Tom Scott was the first artist to receive two places in a single Taite Music Prize final, with Home Brew and @Peace. The latter of those began a three-year run of final appearances. Lawrence Arabia became the first Taite winner to make a second finals appearance.

2013 Taite Music Prize finalists
| Artist | Album | Label | Result |
|---|---|---|---|
| Aaradhna | Treble & Reverb | Frequency Media Group | Nominated |
| @Peace | @Peace | Frequency Media Group | Nominated |
| Collapsing Cities | Strangers Again | Pastel Pistol | Nominated |
| Home Brew | Home Brew | Young Gifted & Broke / Frequency Media Group | Nominated |
| Lawrence Arabia | The Sparrow | Honorary Bedouin | Nominated |
| Opossum | Electric Hawaii | CRS Records | Nominated |
| SJD | Elastic Wasteland | Round Trip Mars | Won |

=== Judging panel ===
The judges of the 2013 Taite Music Prize were:

- Nick Atkinson (Radio NZ)
- Murray Cammick (founder of Rip It Up, Wildside Records, and Southside Records)
- Leonie Hayden (Editor, Rip It Up)
- Jan Hellriegel (IMNZ member / Native Tongue Music Publishing)
- Lydia Jenkin (New Zealand Herald)
- Ren Kirk (Editor, theaudience.co.nz)
- Sandra Hopping (IMNZ member/ Ode Records)
- Grant Smithies (Sunday Star Times)
- Gary Steel (music journalist and writer)
- Damian Vaughan (NZ Licensing Manager, APRA)

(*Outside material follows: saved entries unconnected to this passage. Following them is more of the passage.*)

==> src/pkg/sbp_pkg.sv <==
// package for the serial bus phy base configuration register bank
package sbp_pkg;
  // register byte offsets on the apb
  localparam logic [7:0] OFS_CONFIG = 8'h00;
  localparam logic [7:0] OFS_IRQ = 8'h04;
  localparam logic [7:0] OFS_MODE = 8'h08;
  localparam logic [7:0] OFS_SELECT = 8'h0C;
  localparam logic [7:0] OFS_SELFID = 8'h10;
  localparam logic [7:0] OFS_PORT_STAT = 8'h14;
  // config register fields
  localparam int CFG_CONTENDER_POS = 0;
  localparam int CFG_SKEW_POS = 4;
  localparam int CFG_PWR_POS = 8;
  localparam int CFG_WATCH_POS = 12;
  localparam int CFG_SHORT_RST_POS = 13;
  // irq register fields
  localparam int IRQ_CFG_TO_POS = 0;
  localparam int IRQ_CPWR_POS = 1;
  localparam int IRQ_STATE_TO_POS = 2;
  localparam int IRQ_PORT_EV_POS = 3;
  // mode register fields
  localparam int MODE_FAST_POS = 0;
  localparam int MODE_MIXED_POS = 1;
  localparam int MODE_LEGACY_POS = 4;
  localparam int MODE_BETA_POS = 8;
  localparam int MODE_BRIDGE_POS = 12;
  // select register fields
  localparam int SEL_PAGE_POS = 0;
  localparam int SEL_PORT_POS = 4;
  // self-id packet bit positions
  localparam int SID_CONTENDER_BIT = 20;
  localparam int SID_PWR_POS = 21;
  localparam int SID_BRIDGE_POS = 18;
  // reset values, fixed skew, speed cap and port count
  localparam logic [2:0] SKEW_VALUE = 3'h0;
  localparam logic [2:0] PAGE_RESET = 3'h0;
  localparam logic [3:0] PORT_RESET = 4'h0;
  localparam logic [1:0] BRIDGE_RESET = 2'h0;
  localparam logic [2:0] SPEED_S400 = 3'h2;
  localparam logic [3:0] NUM_PORTS = 4'h3;
  // timing of the short reset
  localparam real SHORT_RESET_NS = 1300.0;
  localparam real CLK_PERIOD_NS = 50.0;
  localparam int SHORT_RESET_CYC = int'($ceil(SHORT_RESET_NS / CLK_PERIOD_NS));
  localparam logic [7:0] SHORT_RESET_CNT = 8'(SHORT_RESET_CYC);

  // per-port status and events
  typedef struct packed {
    logic [2:0] connected;
    logic [2:0] bias;
    logic [2:0] disabled;
    logic [2:0] fault;
    logic [2:0] resume_start;
  } sbp_port_type;

  // bus state handed in by the arbitration core
  typedef struct packed {
    logic cfg_timeout;
    logic state_timeout;
    logic bus_reset_done;
    logic legacy_no_short;
    logic legacy_speed_valid;
    logic [2:0] legacy_speed;
  } sbp_arb_type;
endpackage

John Taite (BBC America), son of award namesake Dylan Taite, was included as what IMNZ called the panel's "permanent 11th man...to keep the connection with Dylan Taite strong". He was unable to join the other panelists for the in-person selection of the winning album.

Panellist Grant Smithies described the judging process: "there was a good deal of cursing and cajoling, and aspersions were cast upon one another's parentage, hearing and taste levels. We drank an ocean of wine and beer, ate a mountain of little sandwiches with the crusts cut off, and debated until our throats gave out. There were voices raised and threats of physical violence."

== IMNZ Classic Record ==
The Gordons, by The Gordons, first released in 1981, was announced as the inaugural winner of the IMNZ Classic Album award on 11 April, a few days before the award ceremony. There was no public nomination process or vote. The award was presented by Shayne Carter to band member John Halvorsen.

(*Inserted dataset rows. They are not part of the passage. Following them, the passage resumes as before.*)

## src/verilog/ccc_map.vh

```
// Register map, field positions, reset values and timing constants for the console configure controller
`ifndef CCC_MAP_VH
`define CCC_MAP_VH
`define CCC_CLK_HZ 10000000
`define CCC_CFG_HOLD_MS 2000
`define CCC_CFG_HOLD_CYC ((`CCC_CLK_HZ / 1000) * `CCC_CFG_HOLD_MS)
`define CCC_DEB_MS 10
`define CCC_DEB_CYC ((`CCC_CLK_HZ / 1000) * `CCC_DEB_MS)
`define CCC_FLASH_MS 250
`define CCC_FLASH_CYC ((`CCC_CLK_HZ / 1000) * `CCC_FLASH_MS)
`define CCC_NUM_IN 7
// Register byte addresses
`define CCC_ADDR_STATUS 8'h00
`define CCC_ADDR_APPLIED 8'h04
`define CCC_ADDR_PENDING 8'h08
`define CCC_ADDR_CTRL 8'h0C
// Field positions in APPLIED / PENDING
`define CCC_F_HILVL_LSB 0
`define CCC_F_MONO_LSB 8
`define CCC_F_DUBHI 16
// Field positions in STATUS
`define CCC_F_CFGMODE 0
`define CCC_F_MUTE 1
`define CCC_F_REM_TALK_STUDIO 2
`define CCC_F_REM_SRC_SEL 3
`define CCC_F_REM_TALK_PHONES 4
`define CCC_F_TALK_STUDIO 5
`define CCC_F_TALK_PHONES 6
// Field positions in CTRL
`define CCC_F_REM1_SRC 0
`define CCC_F_LATCH_STUDIO 1
`define CCC_F_LATCH_PHONES 2
`define CCC_RST_APPLIED 32'h0000_0000
`define CCC_RST_CTRL 32'h0000_0000
`endif

```

## src/verilog/ccc_top.v

```verilog
// Console configure controller: configure mode, input and dub settings, remote inputs, AHB-Lite registers
`timescale 1ns/1ns
`include "ccc_map.vh"
// Summary of operation
// - Enter configure after two-second configure hold
// - Configure mode mutes outputs, flashes orange
// - Configure remaps room-source, phones-source and dub buttons and indicators
// - Changes held locally, applied on exit
// - Room-source indicators show level; button toggles
// - Input 7 high indicator updates after exit
// - Phones-source held plus room-source toggles mono
// - Mono input routes left to both
// - Mono inputs flash in normal operation
// - Row one dub indicator shows dub level
// - Dub high indicator updates after exit
// - Remote 1 talk or source; 2 phones
// - Remote active while contact shorted to common
// - Remote inputs always momentary
// - Local talk buttons keep working
module ccc_top #(
    parameter CFG_HOLD_CYC = `CCC_CFG_HOLD_CYC,
    parameter DEB_CYC = `CCC_DEB_CYC,
    parameter FLASH_CYC = `CCC_FLASH_CYC
) (
    input wire core_clk_in,
    input wire nrst_in,
    input wire hsel,
    input wire [31:0] haddr,
    input wire [1:0] htrans,
    input wire hwrite,
    input wire [2:0] hsize,
    input wire [31:0] hwdata,
    input wire hready,
    output reg [31:0] hrdata,
    output wire hreadyout,
    output wire hresp,
    input wire configure_btn_in,
    input wire [6:0] room_source_buttons_in,
    input wire phones_source_btn_in,
    input wire dub_btn_in,
    input wire talk_studio_btn_in,
    input wire talk_phones_btn_in,
    input wire remote_tip_n_in,
    input wire remote_ring_n_in,
    output reg configure_led_out,
    output reg [6:0] room_source_led_out,
    output reg [6:0] phones_source_led_out,
    output reg dub_row1_led_out,
    output reg input7_hilvl_led_out,
    output reg dub_hilvl_led_out,
    output reg audio_mute_out,
    output reg [6:0] input_hilvl_out,
    output reg [6:0] input_mono_out,
    output reg dub_hilvl_out,
    output reg talk_studio_out,
    output reg talk_phones_out,
    output reg remote_src_sel_out
);
    localparam ST_NORMAL = 2'b00;
    localparam ST_HOLD = 2'b01;
    localparam ST_CONFIG = 2'b10;
    localparam ST_RELEASE = 2'b11;

    // Contacts pull low when shorted, so invert before debounce
    wire [13:0] raw_w;
    wire [13:0] clean_w;
    wire [13:0] rise_w;
    assign raw_w = {~remote_ring_n_in, ~remote_tip_n_in, talk_phones_btn_in, talk_studio_btn_in, dub_btn_in,
                    phones_source_btn_in, configure_btn_in, room_source_buttons_in};

    ccc_debounce #(.WIDTH(14), .DEB_CYC(DEB_CYC)) u_deb (
        .core_clk_in(core_clk_in),
        .nrst_in(nrst_in),
        .raw_in(raw_w),
        .clean_out(clean_w),
        .rise_out(rise_w)
    );

    wire [6:0] room_rise_w = rise_w[6:0];
    wire cfg_lvl_w = clean_w[7];
    wire cfg_rise_w = rise_w[7];
    wire phones_lvl_w = clean_w[8];
    wire dub_rise_w = rise_w[9];
    wire talk_s_rise_w = rise_w[10];
    wire talk_p_rise_w = rise_w[11];
    wire talk_s_lvl_w = clean_w[10];
    wire talk_p_lvl_w = clean_w[11];
    wire rem_tip_w = clean_w[12];
    wire rem_ring_w = clean_w[13];

    reg [1:0] state_ff;
    reg [1:0] nxt_state;
    reg [24:0] hold_cnt_ff;
    reg [21:0] flash_cnt_ff;
    reg flash_ff;
    reg [6:0] pend_hilvl_ff;
    reg [6:0] pend_mono_ff;
    reg pend_dub_ff;
    reg [6:0] app_hilvl_ff;
    reg [6:0] app_mono_ff;
    reg app_dub_ff;
    reg [2:0] ctrl_ff;
    reg talk_s_latch_ff;
    reg talk_p_latch_ff;

    wire in_cfg_w = (state_ff == ST_CONFIG) || (state_ff == ST_RELEASE);

    // Debounced vector: rooms 0 to 6, configure 7, phones 8, dub 9, talk 10 and 11
    // Remote contacts sit at 12 and 13, apart from the local talk buttons
    always @* begin
        nxt_state = state_ff;
        case (state_ff)
            ST_NORMAL: begin
                if (cfg_lvl_w) begin
                    nxt_state = ST_HOLD;
                end
            end
            ST_HOLD: begin
                if (!cfg_lvl_w) begin
                    nxt_state = ST_NORMAL;
                end else if (hold_cnt_ff >= CFG_HOLD_CYC - 1) begin
                    nxt_state = ST_RELEASE;
                end
            end
            ST_RELEASE: begin
                // Wait for the entering press to end so it is not taken as the exit press
                if (!cfg_lvl_w) begin
                    nxt_state = ST_CONFIG;
                end
            end
            ST_CONFIG: begin
                if (cfg_rise_w) begin
                    nxt_state = ST_NORMAL;
                end
            end
            default: begin
                nxt_state = ST_NORMAL;
            end
        endcase
    end

    always @(posedge core_clk_in or negedge nrst_in) begin
        if (!nrst_in) begin
            state_ff <= ST_NORMAL;
            hold_cnt_ff <= 25'h0000000;
        end else begin
            state_ff <= nxt_state;
            if (state_ff == ST_HOLD) begin
                hold_cnt_ff <= hold_cnt_ff + 25'h0000001;
            end else begin
                hold_cnt_ff <= 25'h0000000;
            end
        end
    end

    always @(posedge core_clk_in or negedge nrst_in) begin
        if (!nrst_in) begin
            flash_cnt_ff <= 22'h000000;
            flash_ff <= 1'b0;
        end else if (flash_cnt_ff >= FLASH_CYC - 1) begin
            flash_cnt_ff <= 22'h000000;
            flash_ff <= ~flash_ff;
        end else begin
            flash_cnt_ff <= flash_cnt_ff + 22'h000001;
        end
    end

    // Pending settings are edited in configure mode only
    wire exit_w = (state_ff == ST_CONFIG) && (nxt_state == ST_NORMAL);
    wire enter_w = (state_ff == ST_HOLD) && (nxt_state == ST_RELEASE);
    integer i;
    always @(posedge core_clk_in or negedge nrst_in) begin
        if (!nrst_in) begin
            pend_hilvl_ff <= 7'h00;
            pend_mono_ff <= 7'h00;
            pend_dub_ff <= 1'b0;
        end else if (enter_w) begin
            pend_hilvl_ff <= app_hilvl_ff;
            pend_mono_ff <= app_mono_ff;
            pend_dub_ff <= app_dub_ff;
        end else if (state_ff == ST_CONFIG) begin
            for (i = 0; i < `CCC_NUM_IN; i = i + 1) begin
                if (room_rise_w[i] && phones_lvl_w) begin
                    pend_mono_ff[i] <= ~pend_mono_ff[i];
                end else if (room_rise_w[i]) begin
                    pend_hilvl_ff[i] <= ~pend_hilvl_ff[i];
                end
            end
            if (dub_rise_w && !phones_lvl_w) begin
                pend_dub_ff <= ~pend_dub_ff;
            end
        end
    end

    // Applied settings only change on exit
    always @(posedge core_clk_in or negedge nrst_in) begin
        if (!nrst_in) begin
            app_hilvl_ff <= 7'h00;
            app_mono_ff <= 7'h00;
            app_dub_ff <= 1'b0;
        end else if (exit_w) begin
            app_hilvl_ff <= pend_hilvl_ff;
            app_mono_ff <= pend_mono_ff;
            app_dub_ff <= pend_dub_ff;
        end
    end

    // Local talk: latch or momentary per CTRL; remotes are always momentary
    always @(posedge core_clk_in or negedge nrst_in) begin
        if (!nrst_in) begin
            talk_s_latch_ff <= 1'b0;
            talk_p_latch_ff <= 1'b0;
        end else if (in_cfg_w) begin
            talk_s_latch_ff <= 1'b0;
            talk_p_latch_ff <= 1'b0;
        end else begin
            if (talk_s_rise_w) begin
                talk_s_latch_ff <= ~talk_s_latch_ff;
            end
            if (talk_p_rise_w) begin
                talk_p_latch_ff <= ~talk_p_latch_ff;
            end
        end
    end

    wire loc_s_w = ctrl_ff[`CCC_F_LATCH_STUDIO] ? talk_s_latch_ff : talk_s_lvl_w;
    wire loc_p_w = ctrl_ff[`CCC_F_LATCH_PHONES] ? talk_p_latch_ff : talk_p_lvl_w;
    wire rem_s_w = rem_tip_w & ~ctrl_ff[`CCC_F_REM1_SRC];
    wire rem_src_w = rem_tip_w & ctrl_ff[`CCC_F_REM1_SRC];

    always @(posedge core_clk_in or negedge nrst_in) begin
        if (!nrst_in) begin
            configure_led_out <= 1'b0;
            room_source_led_out <= 7'h00;
            phones_source_led_out <= 7'h00;
            dub_row1_led_out <= 1'b0;
            input7_hilvl_led_out <= 1'b0;
            dub_hilvl_led_out <= 1'b0;
            audio_mute_out <= 1'b0;
            input_hilvl_out <= 7'h00;
            input_mono_out <= 7'h00;
            dub_hilvl_out <= 1'b0;
            talk_studio_out <= 1'b0;
            talk_phones_out <= 1'b0;
            remote_src_sel_out <= 1'b0;
        end else begin
            configure_led_out <= in_cfg_w & flash_ff;
            audio_mute_out <= in_cfg_w;
            if (in_cfg_w) begin
                room_source_led_out <= pend_hilvl_ff;
                phones_source_led_out <= pend_mono_ff;
                dub_row1_led_out <= pend_dub_ff;
            end else begin
                // Normal role: mono inputs blink
                room_source_led_out <= 7'h00;
                phones_source_led_out <= app_mono_ff & {7{flash_ff}};
                dub_row1_led_out <= 1'b0;
            end
            input7_hilvl_led_out <= app_hilvl_ff[6];
            dub_hilvl_led_out <= app_dub_ff;
            input_hilvl_out <= app_hilvl_ff;
            input_mono_out <= app_mono_ff;
            dub_hilvl_out <= app_dub_ff;
            talk_studio_out <= ~in_cfg_w & (loc_s_w | rem_s_w);
            talk_phones_out <= ~in_cfg_w & (loc_p_w | rem_ring_w);
            remote_src_sel_out <= ~in_cfg_w & rem_src_w;
        end
    end

    // AHB-Lite slave, zero wait states, always OKAY
    reg wr_pend_ff;
    reg [7:0] addr_ff;
    wire take_w = hsel & hready & htrans[1];
    assign hreadyout = 1'b1;
    assign hresp = 1'b0;

    always @(posedge core_clk_in or negedge nrst_in) begin
        if (!nrst_in) begin
            wr_pend_ff <= 1'b0;
            addr_ff <= 8'h00;
            ctrl_ff <= 3'h0;
            hrdata <= 32'h0000_0000;
        end else begin
            wr_pend_ff <= take_w & hwrite;
            if (take_w) begin
                addr_ff <= haddr[7:0];
            end
            if (wr_pend_ff && addr_ff == `CCC_ADDR_CTRL) begin
                ctrl_ff <= hwdata[2:0];
            end
            if (take_w && !hwrite) begin
                case (haddr[7:0])
                    `CCC_ADDR_STATUS:
                        hrdata <= {25'h0000000, loc_p_w, loc_s_w, rem_ring_w, rem_src_w, rem_s_w,
                                   in_cfg_w, state_ff != ST_NORMAL && state_ff != ST_HOLD};
                    `CCC_ADDR_APPLIED:
                        hrdata <= {15'h0000, app_dub_ff, 1'b0, app_mono_ff, 1'b0, app_hilvl_ff};
                    `CCC_ADDR_PENDING:
                        hrdata <= {15'h0000, pend_dub_ff, 1'b0, pend_mono_ff, 1'b0, pend_hilvl_ff};
                    `CCC_ADDR_CTRL:
                        hrdata <= {29'h00000000, ctrl_ff};
                    default:
                        hrdata <= 32'h0000_0000;
                endcase
            end
        end
    end
endmodule

```

## src/verilog/ccc_debounce.v

```verilog
// Two-flop synchroniser and stable-time debouncer, one per input bit
`timescale 1ns/1ns
`include "ccc_map.vh"
module ccc_debounce #(
    parameter WIDTH = 12,
    parameter DEB_CYC = `CCC_DEB_CYC
) (
    input wire core_clk_in,
    input wire nrst_in,
    input wire [WIDTH-1:0] raw_in,
    output wire [WIDTH-1:0] clean_out,
    output wire [WIDTH-1:0] rise_out
);
    genvar g;
    generate
        for (g = 0; g < WIDTH; g = g + 1) begin : bit_deb
            reg meta_ff;
            reg sync_ff;
            reg stable_ff;
            reg stable_d_ff;
            reg [19:0] cnt_ff;
            always @(posedge core_clk_in or negedge nrst_in) begin
                if (!nrst_in) begin
                    meta_ff <= 1'b0;
                    sync_ff <= 1'b0;
                    stable_ff <= 1'b0;
                    stable_d_ff <= 1'b0;
                    cnt_ff <= 20'h00000;
                end else begin
                    meta_ff <= raw_in[g];
                    sync_ff <= meta_ff;
                    stable_d_ff <= stable_ff;
                    // A level must hold for the whole window before it is believed
                    if (sync_ff == stable_ff) begin
                        cnt_ff <= 20'h00000;
                    end else if (cnt_ff >= DEB_CYC - 1) begin
                        cnt_ff <= 20'h00000;
                        stable_ff <= sync_ff;
                    end else begin
                        cnt_ff <= cnt_ff + 20'h00001;
                    end
                end
            end
            assign clean_out[g] = stable_ff;
            assign rise_out[g] = stable_ff & ~stable_d_ff;
        end
    endgenerate
endmodule

```

## config.mk

```make
export PLATFORM = sky130hd
export DESIGN_NAME = ccc_top
export DESIGN_NICKNAME = d
export VERILOG_FILES = /design/src/verilog/ccc_top.v /design/src/verilog/ccc_debounce.v
export VERILOG_INCLUDE_DIRS = /design/src /design/src/verilog
export SDC_FILE = /design/constraint.sdc
export NUM_CORES = 1
export LEC_CHECK = 0
export BUFFER_PORTS_ARGS = -buffer_cell sky130_fd_sc_hd__clkbuf_2
export CAP_MARGIN = 20
export CELL_PAD_IN_SITES_DETAIL_PLACEMENT = 1
export CELL_PAD_IN_SITES_GLOBAL_PLACEMENT = 2
export CORE_MARGIN = 5
export CORE_UTILIZATION = 43
export CTS_BUF_LIST = sky130_fd_sc_hd__clkbuf_16
export CTS_CLUSTER_SIZE = 14
export DETAILED_ROUTE_END_ITERATION = 8
export PLACE_DENSITY = 0.94
export SYNTH_ARGS = -nofsm -noshare
export SYNTH_HDL_FRONTEND = slang
export SYNTH_SLANG_ARGS = --single-unit
```

## constraint.sdc

```tcl
create_clock -name core_clk_in -period 2.96 [get_ports core_clk_in]
set_input_delay 0.148 -clock core_clk_in [delete_from_list [all_inputs] [get_ports core_clk_in]]
set_output_delay 0.148 -clock core_clk_in [all_outputs]
set_load 0.005 [all_outputs]
```

==> flow_metrics.env <==
export IMPL_grt_antenna_before_repair=0
export IMPL_setup_viol=0
export IMPL_yosysUniqueCellTypes=63
export IMPL_root_buffer="clkbuf_16"
export IMPL_hpwlAfterDp_mm=32.5
export IMPL_grt_ovfl_total=0
export IMPL_io_pins=159
export IMPL_final_cell_mix="477 x dfrtp_1, 339 x nor2_1, 154 x nand2_1"
export IMPL_cp_depth=6
export IMPL_cpPeakStageDelay_ns=0.42
export IMPL_wl_per_cell_um=17.7
export IMPL_final_instance_count_excl_fill=2725
export IMPL_areaGrowthSynthToFinish_pct=15.5
export IMPL_avgSynthCellArea_um2=10.9
export IMPL_final_nets=2177
export IMPL_grt_pass1_vias=15800
export IMPL_timing_fmax_ghz=0.437
export IMPL_finalWorstSetupSlack_ns=0.673
export IMPL_cts_resized=0
export IMPL_final_setup_skew_ns=0.0237
export IMPL_rsz0062_at_grt="false"
export IMPL_crit_start="state_ff[1]$_DFF_PN0_"
export IMPL_ys_warn_count=0
export IMPL_crit_slowest_cell="mux2_1"
export IMPL_ys_seq_elements=477
export IMPL_hold_violations=0
export IMPL_ant_nets=0
export IMPL_netlist_instances=1893
export IMPL_drt_iter0_drc=768
export IMPL_startpoint_type="register"
export IMPL_maxCapViolCount=0
export IMPL_drive_gt1_share_pct=12.3
export IMPL_die_h_um=229
export IMPL_clock_sinks=477
export IMPL_fin_util_pct=50.0
export IMPL_rows=80
export IMPL_async_reset_ff_share_pct=100
export IMPL_power_density_nw_per_um2=568
export IMPL_synth_main_ff_cell="dfrtp_1"
export IMPL_final_cell_area_um2=23800
export IMPL_final_common_cell="dfrtp_1"
export IMPL_drt_total_wl_mm=48.2
export IMPL_num_vias=14300
export IMPL_port_buffers=82
export IMPL_grt_use_total_pct=18.6
export IMPL_clock_latency_ns=0.61
export IMPL_synth_area_um2=20600
export IMPL_slew_violations=0
export IMPL_worstMarginPinSlew_ns=0.973
export IMPL_tns_ns=0
export IMPL_ir_drop_mv=0.369
export IMPL_dieArea_um2=52300
export IMPL_p_leak_nw=10.4
export IMPL_cts_tree="yes"
export IMPL_cts_htree_levels=2
export IMPL_crit_buf_inv=1
export IMPL_initial_core_util_pct=43.3
export IMPL_critPathKind="reg2reg"
export IMPL_critPathTopFamily="simple AND/OR/NAND/NOR gates"
export IMPL_drtPass1Iterations=4
export IMPL_status="finished clean"
export IMPL_hold_class="in2reg"
export IMPL_rr_startpoint="state_ff[1]$_DFF_PN0_"
export IMPL_path_clk_slew_ns=0.07
export IMPL_grt_pass1_wl_mm=81.4
export IMPL_drc=0
export IMPL_via_per_inst=5.24
export IMPL_final_min_clock_period_ns=2.29
export IMPL_required_ns=3.42
export IMPL_core_area_um2=47500
export IMPL_cts_buffers=50
export IMPL_ys_seq_area_share_pct=58.0
export IMPL_critPathArrivalTime_ns=2.75
export IMPL_r2r_setup_slack_ns=0.67
export IMPL_endpoint="pend_mono_ff[1]$_DFFE_PN0P_"
export IMPL_r2r_end="pend_mono_ff[1]$_DFFE_PN0P_"
export IMPL_r2r_cells=6
export IMPL_fillerInstances=5150
export IMPL_path_max_fanout=26
export IMPL_n_antenna_cell=0
export IMPL_synth_edf_count=0
export IMPL_gp_congestion=0.794
export IMPL_placed_area_um2=21900
export IMPL_period_share_pct=77.3
export IMPL_dp_cells=2609
export IMPL_endpoint_kind="register"
export IMPL_die_w_um=229
export IMPL_preCtsSetupSlack_ns=0.705
export IMPL_grt_max_degree=98
export IMPL_relSlewSlack_pct=35.0
export IMPL_clk_path_buf_depth=3
export IMPL_path_cells="nand2b_4 -> nor3_2 -> nand4_1 -> o21ai_2 -> buf_4 -> mux2_1"
-- final cells by class --
cell class / count / area, um^2 / area share, %
Clock buffer: 50 / 1250 / 5.27
Tap cell: 615 / 769 / 3.24
Timing Repair Buffer: 129 / 951 / 4.00
Clock inverter: 39 / 348 / 1.46
Multi-Input combinational cell: 1383 / 8390 / 35.3
Inverter: 32 / 120 / 0.506
Sequential cell: 477 / 11900 / 50.2
-- tightest hold or removal path, stage by stage --
cell and delay (ns):
clkbuf_2 0.09, nand3_2 0.19, mux2_2 0.19
-- power breakdown --
| group | internal [mW] | switching, mW | leakage, nW |
|---|---|---|---|
| sequential | 6.66 | 0.107 | 6.39 |
| clock | 3.59 | 2.62 | 0.836 |
| combinational | 0.179 | 0.328 | 3.14 |
| total | 10.4 | 3.06 | 10.4 |
-- flip-flops by register name, summed over array words and instances (netlist names), 2 cells and up --
| name | flops |
|---|---|
| phones_source_led_out | 7 |
| pend_hilvl_ff | 7 |
| input_hilvl_out | 6 |
| app_hilvl_ff | 7 |
| hold_cnt_ff | 25 |
| addr_ff | 8 |
| input_mono_out | 7 |
| state_ff | 2 |
| hrdata | 15 |
| u_deb.bit_deb.stable_d_ff | 11 |
| app_mono_ff | 7 |
| u_deb.bit_deb.sync_ff | 14 |
| room_source_led_out | 7 |
| u_deb.bit_deb.meta_ff | 14 |
| u_deb.bit_deb.stable_ff | 14 |
| u_deb.bit_deb.cnt_ff | 280 |
| flash_cnt_ff | 22 |
| ctrl_ff | 3 |
| pend_mono_ff | 7 |
-- how the worst min path moves through the flow --
stage                               from                                 end  slack [ns]  cells past startpoint
2_1_floorplan                    nrst_in              addr_ff[0]$_DFFE_PN0P_       -0.15                      0
3_3_place_gp   room_source_buttons_in[4]  u_deb.bit_deb[4].meta_ff$_DFF_PN0_        0.26                      1
3_5_place_dp                  dub_btn_in  u_deb.bit_deb[9].meta_ff$_DFF_PN0_        0.26                      1
4_1_cts                           hready              addr_ff[2]$_DFFE_PN0P_       0.006                      3
5_1_grt                        htrans[1]              addr_ff[3]$_DFFE_PN0P_        0.06                      3
6_report                          hready              addr_ff[2]$_DFFE_PN0P_        0.05                      3
-- what timing repair did --
| item | CTS | global route |
|---|---|---|
| hold buffers | 26 | 0 |
| hold endpoints to repair | 107 | 0 |
| setup buffers | 0 | 0 |
-- layer usage --
| metal | track usage (%) | wire length (um) |
|---|---|---|
| met2 | 32.3 | 24200 |
| met5 | 0 | 0 |
| met1 | 23.8 | 21000 |
| met3 | 3.55 | 1600 |
| met4 | 5.53 | 1270 |
-- Yosys cell counts (all sizes together), types with 3 or more instances --
cell type | number | area [um^2]
o21ai | 35 | 179
xor2 | 149 | 1310
o211ai | 4 | 30.0
mux4 | 3 | 67.6
nand4 | 59 | 369
nand2b | 4 | 32.5
clkbuf | 23 | 86.3
a22oi | 8 | 60.1
or3 | 12 | 75.1
a2111oi | 3 | 26.3
inv | 32 | 120
a211oi | 9 | 72.6
a22o | 5 | 43.8
nand3 | 104 | 531
a21oi | 19 | 106
or2 | 13 | 81.3
nand2 | 155 | 589
nor2b | 6 | 37.5
a31oi | 15 | 93.8
mux2i | 3 | 30.0
nand3b | 8 | 60.1
nor4 | 24 | 178
nor3 | 49 | 260
dfrtp | 477 | 11900
nor3b | 9 | 72.6
and4 | 12 | 108
buf | 37 | 273
ha | 16 | 200
mux2 | 55 | 619
and2 | 11 | 68.8
xnor2 | 116 | 1020
nor2 | 349 | 1380
a311oi | 4 | 35.0
and3 | 50 | 313
-- stage by stage --
step | power [mW] | hold WS (ns)
after CTS | 13.7 | 0.00579
final | 13.5 | 0.0549
after global routing | 14.0 | 0.0553
after floorplan | 7.09 | -0.148
after global placement | 7.33 | 0.257
after detailed placement | 7.37 | 0.259
-- kinds of logic after synthesis --
logic type | synth area share (%)
other | 0.0365
and+or+nand+nor | 20.6
AOI/OAI and AO/OA | 3.34
DFF | 58.0
adders and majority gates | 0.973
buffers and inverters | 2.33
muxes | 3.48
xor gates and xnor gates | 11.3
No activity file was read; power rests on OpenSTA's default activity.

Quoted in the award announcement, Halvorsen said, "I’m shocked. I feel grateful to be acknowledged after all these years by the industry – it’s our first ever award. I’m humbled and grateful."

Grant Smithies, one of the judges, had written in 2007 that the record "remains unsurpassed for its nasty beauty, its ice-cold pessimism and white-hot intensity."

== Award ceremony ==
The invitation-only Taite Music Prize ceremony was held on 17 April 2013 at Galatos in Auckland, and livestreamed on the New Zealand Herald website. Around 300 people attended. Charlotte Ryan was the host, and performers included Street Chant and Julia Deans.